* [Task description]: Which lines of the records below contain the word "LEDS"? Show each one.

***** Material for this exercise *****

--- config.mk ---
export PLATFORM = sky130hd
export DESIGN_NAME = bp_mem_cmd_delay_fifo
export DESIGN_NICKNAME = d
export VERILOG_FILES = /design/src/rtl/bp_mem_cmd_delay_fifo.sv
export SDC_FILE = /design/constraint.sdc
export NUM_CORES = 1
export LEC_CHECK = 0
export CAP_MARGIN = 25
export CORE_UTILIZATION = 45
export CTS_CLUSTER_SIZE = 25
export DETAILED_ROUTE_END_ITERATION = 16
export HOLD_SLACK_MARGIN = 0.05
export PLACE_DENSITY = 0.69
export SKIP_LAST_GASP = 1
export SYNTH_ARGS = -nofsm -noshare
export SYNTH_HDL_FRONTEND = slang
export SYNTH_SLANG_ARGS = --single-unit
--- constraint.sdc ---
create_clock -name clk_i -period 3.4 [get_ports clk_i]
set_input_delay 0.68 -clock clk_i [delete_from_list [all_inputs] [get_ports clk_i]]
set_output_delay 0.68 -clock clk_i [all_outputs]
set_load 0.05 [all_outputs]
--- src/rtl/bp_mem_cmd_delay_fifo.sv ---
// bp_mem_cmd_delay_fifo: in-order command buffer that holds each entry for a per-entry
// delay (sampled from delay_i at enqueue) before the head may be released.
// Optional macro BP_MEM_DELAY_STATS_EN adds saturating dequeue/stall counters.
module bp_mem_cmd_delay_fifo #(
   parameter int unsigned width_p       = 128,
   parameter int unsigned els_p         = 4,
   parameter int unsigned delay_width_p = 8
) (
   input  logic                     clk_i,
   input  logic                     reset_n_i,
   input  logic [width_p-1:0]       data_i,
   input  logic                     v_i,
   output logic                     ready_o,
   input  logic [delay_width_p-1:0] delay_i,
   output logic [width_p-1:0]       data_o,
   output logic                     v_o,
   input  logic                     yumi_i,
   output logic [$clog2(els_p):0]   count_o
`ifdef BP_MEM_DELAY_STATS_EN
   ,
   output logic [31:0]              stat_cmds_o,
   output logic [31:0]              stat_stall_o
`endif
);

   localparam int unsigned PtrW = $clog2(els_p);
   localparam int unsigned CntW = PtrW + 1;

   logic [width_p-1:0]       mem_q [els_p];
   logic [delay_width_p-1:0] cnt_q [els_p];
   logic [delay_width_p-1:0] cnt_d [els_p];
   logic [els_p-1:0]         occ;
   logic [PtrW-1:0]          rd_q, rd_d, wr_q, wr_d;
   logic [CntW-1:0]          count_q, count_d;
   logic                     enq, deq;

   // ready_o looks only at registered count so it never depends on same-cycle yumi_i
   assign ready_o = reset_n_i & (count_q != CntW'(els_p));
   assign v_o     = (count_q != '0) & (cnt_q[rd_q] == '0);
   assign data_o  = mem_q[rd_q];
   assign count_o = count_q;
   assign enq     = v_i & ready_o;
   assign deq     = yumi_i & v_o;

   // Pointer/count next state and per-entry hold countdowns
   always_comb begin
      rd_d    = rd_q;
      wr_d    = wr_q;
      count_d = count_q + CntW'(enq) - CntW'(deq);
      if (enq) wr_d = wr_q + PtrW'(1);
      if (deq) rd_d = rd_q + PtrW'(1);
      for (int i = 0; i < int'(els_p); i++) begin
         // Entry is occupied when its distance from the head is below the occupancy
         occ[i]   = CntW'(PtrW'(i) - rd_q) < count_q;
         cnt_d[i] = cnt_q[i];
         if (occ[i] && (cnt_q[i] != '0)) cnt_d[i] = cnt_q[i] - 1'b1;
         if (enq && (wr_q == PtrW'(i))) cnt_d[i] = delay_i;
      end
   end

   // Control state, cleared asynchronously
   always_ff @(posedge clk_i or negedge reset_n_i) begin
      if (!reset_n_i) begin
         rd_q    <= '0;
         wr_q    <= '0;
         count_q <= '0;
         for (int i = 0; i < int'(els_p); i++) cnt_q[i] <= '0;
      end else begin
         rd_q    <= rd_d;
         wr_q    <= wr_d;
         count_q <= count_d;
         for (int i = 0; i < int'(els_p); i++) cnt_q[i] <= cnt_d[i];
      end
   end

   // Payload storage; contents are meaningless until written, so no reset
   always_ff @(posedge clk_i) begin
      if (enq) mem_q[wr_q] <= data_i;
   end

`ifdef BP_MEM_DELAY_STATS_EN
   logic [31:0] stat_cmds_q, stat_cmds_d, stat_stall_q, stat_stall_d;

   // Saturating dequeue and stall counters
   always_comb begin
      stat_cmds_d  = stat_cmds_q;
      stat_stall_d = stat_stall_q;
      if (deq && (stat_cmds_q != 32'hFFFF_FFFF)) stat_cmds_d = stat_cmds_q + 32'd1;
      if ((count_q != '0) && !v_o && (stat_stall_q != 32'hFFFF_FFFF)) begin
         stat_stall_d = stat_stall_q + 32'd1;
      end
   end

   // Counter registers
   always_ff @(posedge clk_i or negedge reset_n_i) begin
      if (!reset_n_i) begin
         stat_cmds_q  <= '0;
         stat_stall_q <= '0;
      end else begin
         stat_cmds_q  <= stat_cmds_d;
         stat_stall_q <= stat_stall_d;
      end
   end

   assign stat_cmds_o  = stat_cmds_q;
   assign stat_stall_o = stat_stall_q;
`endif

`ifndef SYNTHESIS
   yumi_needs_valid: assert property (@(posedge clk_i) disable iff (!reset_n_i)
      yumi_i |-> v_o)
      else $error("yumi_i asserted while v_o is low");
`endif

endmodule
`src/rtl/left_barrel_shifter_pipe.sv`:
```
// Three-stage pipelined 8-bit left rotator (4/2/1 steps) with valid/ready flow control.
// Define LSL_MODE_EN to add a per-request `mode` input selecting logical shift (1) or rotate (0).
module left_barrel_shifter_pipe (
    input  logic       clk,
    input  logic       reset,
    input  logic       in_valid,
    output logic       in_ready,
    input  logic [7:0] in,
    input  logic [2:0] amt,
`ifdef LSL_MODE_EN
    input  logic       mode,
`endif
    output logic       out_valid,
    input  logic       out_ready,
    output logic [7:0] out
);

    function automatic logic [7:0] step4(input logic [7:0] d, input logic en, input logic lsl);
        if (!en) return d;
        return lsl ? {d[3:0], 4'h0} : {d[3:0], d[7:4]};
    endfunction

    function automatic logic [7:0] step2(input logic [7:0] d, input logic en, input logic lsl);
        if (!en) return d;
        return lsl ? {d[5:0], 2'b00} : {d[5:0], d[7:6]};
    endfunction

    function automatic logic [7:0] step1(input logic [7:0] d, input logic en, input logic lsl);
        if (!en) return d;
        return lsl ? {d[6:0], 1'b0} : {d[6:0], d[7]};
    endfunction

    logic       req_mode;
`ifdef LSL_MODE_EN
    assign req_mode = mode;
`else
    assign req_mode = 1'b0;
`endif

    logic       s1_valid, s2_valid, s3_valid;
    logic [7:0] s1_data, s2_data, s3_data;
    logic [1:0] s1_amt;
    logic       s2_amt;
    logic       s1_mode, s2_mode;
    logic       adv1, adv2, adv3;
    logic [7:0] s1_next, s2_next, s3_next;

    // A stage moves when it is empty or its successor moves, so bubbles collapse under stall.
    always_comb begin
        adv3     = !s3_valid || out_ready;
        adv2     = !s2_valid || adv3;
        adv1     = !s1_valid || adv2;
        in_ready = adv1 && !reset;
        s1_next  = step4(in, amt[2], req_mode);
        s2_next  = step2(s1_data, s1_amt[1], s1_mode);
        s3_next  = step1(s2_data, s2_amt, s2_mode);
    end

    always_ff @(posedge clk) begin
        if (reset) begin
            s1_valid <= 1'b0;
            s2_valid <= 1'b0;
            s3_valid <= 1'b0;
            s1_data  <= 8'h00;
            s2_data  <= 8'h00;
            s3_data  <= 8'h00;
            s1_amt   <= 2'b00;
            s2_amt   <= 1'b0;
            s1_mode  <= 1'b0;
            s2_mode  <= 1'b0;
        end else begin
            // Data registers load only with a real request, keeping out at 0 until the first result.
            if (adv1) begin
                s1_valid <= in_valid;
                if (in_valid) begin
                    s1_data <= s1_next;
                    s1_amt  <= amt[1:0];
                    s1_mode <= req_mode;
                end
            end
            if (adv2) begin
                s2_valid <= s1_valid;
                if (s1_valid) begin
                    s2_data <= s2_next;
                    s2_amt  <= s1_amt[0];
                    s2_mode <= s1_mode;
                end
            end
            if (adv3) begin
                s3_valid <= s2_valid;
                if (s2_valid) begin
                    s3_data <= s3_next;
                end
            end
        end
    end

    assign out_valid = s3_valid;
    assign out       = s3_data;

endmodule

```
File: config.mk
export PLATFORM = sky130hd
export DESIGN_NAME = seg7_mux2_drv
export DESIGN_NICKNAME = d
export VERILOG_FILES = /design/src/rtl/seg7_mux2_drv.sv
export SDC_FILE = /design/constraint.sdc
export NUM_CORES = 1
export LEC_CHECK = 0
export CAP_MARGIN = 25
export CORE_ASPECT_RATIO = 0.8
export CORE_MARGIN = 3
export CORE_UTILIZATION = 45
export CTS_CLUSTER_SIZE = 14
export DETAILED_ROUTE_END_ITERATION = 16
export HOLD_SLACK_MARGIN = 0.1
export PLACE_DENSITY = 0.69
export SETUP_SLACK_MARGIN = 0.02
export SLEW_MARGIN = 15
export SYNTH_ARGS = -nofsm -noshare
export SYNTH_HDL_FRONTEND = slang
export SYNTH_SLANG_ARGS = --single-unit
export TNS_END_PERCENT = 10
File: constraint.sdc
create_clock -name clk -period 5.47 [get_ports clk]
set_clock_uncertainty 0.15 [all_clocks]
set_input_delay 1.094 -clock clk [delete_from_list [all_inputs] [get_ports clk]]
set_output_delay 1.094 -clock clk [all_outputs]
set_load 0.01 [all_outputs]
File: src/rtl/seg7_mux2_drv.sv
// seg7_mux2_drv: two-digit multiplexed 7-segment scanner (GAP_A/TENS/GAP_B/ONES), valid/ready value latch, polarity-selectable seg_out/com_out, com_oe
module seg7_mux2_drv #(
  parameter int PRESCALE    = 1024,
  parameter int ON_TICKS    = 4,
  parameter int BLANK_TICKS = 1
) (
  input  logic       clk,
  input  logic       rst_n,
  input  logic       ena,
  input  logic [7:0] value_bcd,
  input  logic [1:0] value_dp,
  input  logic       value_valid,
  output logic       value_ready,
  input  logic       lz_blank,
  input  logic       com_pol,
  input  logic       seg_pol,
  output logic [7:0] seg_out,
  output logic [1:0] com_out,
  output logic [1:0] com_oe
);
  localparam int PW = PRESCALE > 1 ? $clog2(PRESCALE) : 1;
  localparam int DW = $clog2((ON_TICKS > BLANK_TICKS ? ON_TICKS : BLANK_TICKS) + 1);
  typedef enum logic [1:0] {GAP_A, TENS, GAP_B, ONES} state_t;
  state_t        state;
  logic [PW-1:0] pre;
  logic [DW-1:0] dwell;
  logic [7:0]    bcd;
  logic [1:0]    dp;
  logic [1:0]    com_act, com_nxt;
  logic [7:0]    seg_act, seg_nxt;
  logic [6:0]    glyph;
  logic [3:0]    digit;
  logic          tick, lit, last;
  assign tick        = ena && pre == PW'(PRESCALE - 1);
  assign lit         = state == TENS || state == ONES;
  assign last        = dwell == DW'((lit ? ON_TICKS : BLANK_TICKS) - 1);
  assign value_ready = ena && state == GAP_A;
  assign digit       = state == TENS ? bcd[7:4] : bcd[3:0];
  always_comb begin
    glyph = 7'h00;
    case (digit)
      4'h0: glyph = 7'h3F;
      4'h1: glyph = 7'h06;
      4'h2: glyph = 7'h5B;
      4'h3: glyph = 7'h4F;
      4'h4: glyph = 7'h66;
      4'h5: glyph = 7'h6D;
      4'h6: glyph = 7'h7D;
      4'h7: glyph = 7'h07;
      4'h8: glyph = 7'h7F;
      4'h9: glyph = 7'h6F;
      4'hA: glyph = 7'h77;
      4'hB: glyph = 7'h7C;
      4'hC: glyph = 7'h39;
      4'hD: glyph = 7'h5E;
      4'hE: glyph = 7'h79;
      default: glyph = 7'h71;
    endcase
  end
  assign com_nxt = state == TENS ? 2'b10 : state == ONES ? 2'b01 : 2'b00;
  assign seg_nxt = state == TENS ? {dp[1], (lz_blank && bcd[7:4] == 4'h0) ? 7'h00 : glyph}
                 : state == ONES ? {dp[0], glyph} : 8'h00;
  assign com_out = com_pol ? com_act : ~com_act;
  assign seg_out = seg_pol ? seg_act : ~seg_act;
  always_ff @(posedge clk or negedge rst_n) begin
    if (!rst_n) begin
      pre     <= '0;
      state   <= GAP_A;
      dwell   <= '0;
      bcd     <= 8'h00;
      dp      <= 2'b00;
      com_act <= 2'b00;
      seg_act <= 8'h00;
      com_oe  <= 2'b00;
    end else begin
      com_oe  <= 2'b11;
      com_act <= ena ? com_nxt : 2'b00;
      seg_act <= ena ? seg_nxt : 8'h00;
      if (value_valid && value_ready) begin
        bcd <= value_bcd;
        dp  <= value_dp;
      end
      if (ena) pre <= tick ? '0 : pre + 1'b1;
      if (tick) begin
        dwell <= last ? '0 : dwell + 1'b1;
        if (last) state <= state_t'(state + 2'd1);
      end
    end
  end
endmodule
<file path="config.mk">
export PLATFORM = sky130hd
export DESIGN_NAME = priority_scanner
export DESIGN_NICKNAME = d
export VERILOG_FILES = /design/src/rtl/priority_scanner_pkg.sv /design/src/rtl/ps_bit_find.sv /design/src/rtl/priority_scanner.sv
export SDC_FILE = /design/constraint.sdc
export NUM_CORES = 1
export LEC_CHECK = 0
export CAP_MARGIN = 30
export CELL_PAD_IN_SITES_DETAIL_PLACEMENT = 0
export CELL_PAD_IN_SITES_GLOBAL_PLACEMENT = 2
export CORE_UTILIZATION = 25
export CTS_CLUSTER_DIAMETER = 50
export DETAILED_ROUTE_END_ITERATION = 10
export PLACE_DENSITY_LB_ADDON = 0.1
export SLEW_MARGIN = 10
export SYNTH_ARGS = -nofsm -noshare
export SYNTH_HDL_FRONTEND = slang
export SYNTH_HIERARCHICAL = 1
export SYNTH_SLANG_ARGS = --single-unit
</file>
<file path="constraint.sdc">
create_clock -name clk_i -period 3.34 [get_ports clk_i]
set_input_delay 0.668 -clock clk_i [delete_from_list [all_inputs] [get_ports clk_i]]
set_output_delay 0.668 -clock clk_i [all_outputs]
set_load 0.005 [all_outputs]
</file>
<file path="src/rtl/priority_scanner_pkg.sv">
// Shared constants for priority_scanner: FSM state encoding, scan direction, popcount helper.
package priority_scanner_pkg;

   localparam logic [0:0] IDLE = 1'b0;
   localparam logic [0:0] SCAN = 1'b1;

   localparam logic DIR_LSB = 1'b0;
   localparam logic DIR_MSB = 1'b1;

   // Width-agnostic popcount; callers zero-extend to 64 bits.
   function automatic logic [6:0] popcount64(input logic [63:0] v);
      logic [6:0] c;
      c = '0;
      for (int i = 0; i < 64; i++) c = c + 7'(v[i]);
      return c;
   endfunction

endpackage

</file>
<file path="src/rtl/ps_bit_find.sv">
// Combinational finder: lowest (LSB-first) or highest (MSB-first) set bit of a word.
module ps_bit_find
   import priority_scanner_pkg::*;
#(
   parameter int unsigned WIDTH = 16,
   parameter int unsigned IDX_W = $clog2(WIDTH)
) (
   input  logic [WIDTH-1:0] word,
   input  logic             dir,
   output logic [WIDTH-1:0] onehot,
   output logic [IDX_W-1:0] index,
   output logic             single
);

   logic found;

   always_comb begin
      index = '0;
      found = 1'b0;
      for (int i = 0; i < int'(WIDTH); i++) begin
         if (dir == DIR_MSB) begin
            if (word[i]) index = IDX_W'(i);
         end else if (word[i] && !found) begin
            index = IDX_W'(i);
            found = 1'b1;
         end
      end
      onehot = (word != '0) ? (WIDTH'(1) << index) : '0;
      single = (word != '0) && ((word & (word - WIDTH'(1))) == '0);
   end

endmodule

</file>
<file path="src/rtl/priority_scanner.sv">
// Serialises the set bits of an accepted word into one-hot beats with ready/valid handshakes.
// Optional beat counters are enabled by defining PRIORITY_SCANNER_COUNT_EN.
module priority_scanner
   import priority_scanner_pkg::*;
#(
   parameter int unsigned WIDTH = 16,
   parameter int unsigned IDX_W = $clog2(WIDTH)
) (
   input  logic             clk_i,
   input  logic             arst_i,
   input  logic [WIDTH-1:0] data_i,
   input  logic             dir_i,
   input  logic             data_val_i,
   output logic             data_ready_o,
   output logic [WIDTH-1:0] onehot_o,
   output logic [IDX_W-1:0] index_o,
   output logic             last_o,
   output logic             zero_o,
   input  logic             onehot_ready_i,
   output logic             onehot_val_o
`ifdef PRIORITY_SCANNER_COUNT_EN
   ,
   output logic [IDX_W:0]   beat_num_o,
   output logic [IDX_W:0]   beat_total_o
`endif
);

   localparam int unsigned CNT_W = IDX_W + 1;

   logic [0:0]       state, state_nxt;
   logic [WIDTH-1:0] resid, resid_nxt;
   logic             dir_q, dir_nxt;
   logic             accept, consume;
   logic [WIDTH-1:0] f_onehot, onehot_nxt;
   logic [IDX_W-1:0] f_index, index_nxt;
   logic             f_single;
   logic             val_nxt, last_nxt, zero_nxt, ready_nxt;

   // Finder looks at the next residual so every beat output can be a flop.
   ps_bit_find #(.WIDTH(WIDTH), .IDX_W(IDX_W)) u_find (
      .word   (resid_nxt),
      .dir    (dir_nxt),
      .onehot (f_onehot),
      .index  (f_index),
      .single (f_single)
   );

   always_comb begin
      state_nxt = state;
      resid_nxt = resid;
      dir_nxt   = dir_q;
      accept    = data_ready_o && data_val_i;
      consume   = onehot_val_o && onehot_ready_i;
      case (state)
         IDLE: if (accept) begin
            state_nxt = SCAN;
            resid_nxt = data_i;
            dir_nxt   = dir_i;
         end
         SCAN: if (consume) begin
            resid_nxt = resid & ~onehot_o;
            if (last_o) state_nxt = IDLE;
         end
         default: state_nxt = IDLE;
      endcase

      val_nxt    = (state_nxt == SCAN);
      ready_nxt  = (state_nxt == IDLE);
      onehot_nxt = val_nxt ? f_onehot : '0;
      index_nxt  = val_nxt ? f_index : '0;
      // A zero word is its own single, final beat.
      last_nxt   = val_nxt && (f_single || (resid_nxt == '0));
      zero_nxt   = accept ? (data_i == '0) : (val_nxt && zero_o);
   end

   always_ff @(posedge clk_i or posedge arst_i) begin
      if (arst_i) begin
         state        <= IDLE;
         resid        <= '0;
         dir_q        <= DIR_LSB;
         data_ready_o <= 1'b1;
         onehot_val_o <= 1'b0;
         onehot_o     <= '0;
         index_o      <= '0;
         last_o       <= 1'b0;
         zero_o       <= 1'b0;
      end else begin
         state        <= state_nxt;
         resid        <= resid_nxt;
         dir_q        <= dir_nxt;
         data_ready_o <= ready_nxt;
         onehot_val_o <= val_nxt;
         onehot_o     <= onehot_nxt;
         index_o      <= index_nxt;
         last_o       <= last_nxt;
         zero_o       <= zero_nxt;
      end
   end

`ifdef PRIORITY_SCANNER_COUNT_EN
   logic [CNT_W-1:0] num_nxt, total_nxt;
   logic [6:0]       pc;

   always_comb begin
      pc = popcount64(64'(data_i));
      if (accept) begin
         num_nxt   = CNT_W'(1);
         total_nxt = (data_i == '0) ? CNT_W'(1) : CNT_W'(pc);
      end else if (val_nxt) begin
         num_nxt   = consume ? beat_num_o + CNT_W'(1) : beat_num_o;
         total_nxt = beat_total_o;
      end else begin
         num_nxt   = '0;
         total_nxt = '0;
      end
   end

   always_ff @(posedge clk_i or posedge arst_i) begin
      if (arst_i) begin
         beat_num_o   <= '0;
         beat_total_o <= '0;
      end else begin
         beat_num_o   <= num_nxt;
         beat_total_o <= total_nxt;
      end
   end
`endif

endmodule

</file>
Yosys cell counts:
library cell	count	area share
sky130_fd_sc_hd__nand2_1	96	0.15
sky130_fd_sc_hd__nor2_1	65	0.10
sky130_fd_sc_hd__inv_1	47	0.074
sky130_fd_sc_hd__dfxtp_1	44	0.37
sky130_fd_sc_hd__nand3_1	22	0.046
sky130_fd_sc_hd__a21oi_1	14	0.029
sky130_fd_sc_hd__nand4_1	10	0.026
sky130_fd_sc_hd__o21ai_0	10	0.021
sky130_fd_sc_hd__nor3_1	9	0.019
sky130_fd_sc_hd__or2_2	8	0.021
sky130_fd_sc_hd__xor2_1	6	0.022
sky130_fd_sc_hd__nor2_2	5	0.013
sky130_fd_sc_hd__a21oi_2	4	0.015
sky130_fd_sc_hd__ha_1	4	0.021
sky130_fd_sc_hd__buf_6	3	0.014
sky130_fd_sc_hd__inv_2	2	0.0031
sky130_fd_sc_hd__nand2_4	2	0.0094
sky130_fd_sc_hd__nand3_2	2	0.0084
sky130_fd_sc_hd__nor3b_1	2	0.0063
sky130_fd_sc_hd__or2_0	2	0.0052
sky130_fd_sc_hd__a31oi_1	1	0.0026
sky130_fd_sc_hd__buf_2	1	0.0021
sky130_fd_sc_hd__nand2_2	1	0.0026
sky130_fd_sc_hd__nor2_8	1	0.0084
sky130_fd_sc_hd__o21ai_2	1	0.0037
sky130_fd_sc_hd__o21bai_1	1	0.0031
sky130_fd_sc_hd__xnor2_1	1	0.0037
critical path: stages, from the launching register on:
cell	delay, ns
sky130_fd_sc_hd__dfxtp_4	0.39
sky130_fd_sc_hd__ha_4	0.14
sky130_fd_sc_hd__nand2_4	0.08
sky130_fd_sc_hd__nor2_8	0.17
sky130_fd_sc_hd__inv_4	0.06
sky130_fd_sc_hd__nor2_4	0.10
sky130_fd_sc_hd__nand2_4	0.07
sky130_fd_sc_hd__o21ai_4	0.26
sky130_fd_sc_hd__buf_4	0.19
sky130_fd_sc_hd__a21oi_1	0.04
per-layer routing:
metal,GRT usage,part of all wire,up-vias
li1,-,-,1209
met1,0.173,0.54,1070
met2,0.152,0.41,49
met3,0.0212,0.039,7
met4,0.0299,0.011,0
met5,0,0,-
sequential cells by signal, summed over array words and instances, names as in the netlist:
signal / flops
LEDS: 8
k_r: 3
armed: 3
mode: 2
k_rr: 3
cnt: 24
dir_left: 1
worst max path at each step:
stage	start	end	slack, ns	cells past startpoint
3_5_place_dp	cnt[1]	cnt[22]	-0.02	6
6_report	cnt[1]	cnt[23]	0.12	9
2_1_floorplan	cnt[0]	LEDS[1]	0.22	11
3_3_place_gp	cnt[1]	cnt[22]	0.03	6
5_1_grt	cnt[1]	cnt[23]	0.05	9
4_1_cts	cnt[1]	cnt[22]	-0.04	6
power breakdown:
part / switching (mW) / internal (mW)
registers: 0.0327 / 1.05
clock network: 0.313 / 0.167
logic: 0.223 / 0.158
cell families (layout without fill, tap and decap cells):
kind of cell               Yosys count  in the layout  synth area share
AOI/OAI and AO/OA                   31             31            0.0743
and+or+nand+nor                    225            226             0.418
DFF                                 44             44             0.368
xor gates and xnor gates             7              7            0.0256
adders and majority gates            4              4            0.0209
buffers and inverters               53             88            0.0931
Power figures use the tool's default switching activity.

*****

* [Written solution]:
LEDS: 8
2_1_floorplan	cnt[0]	LEDS[1]	0.22	11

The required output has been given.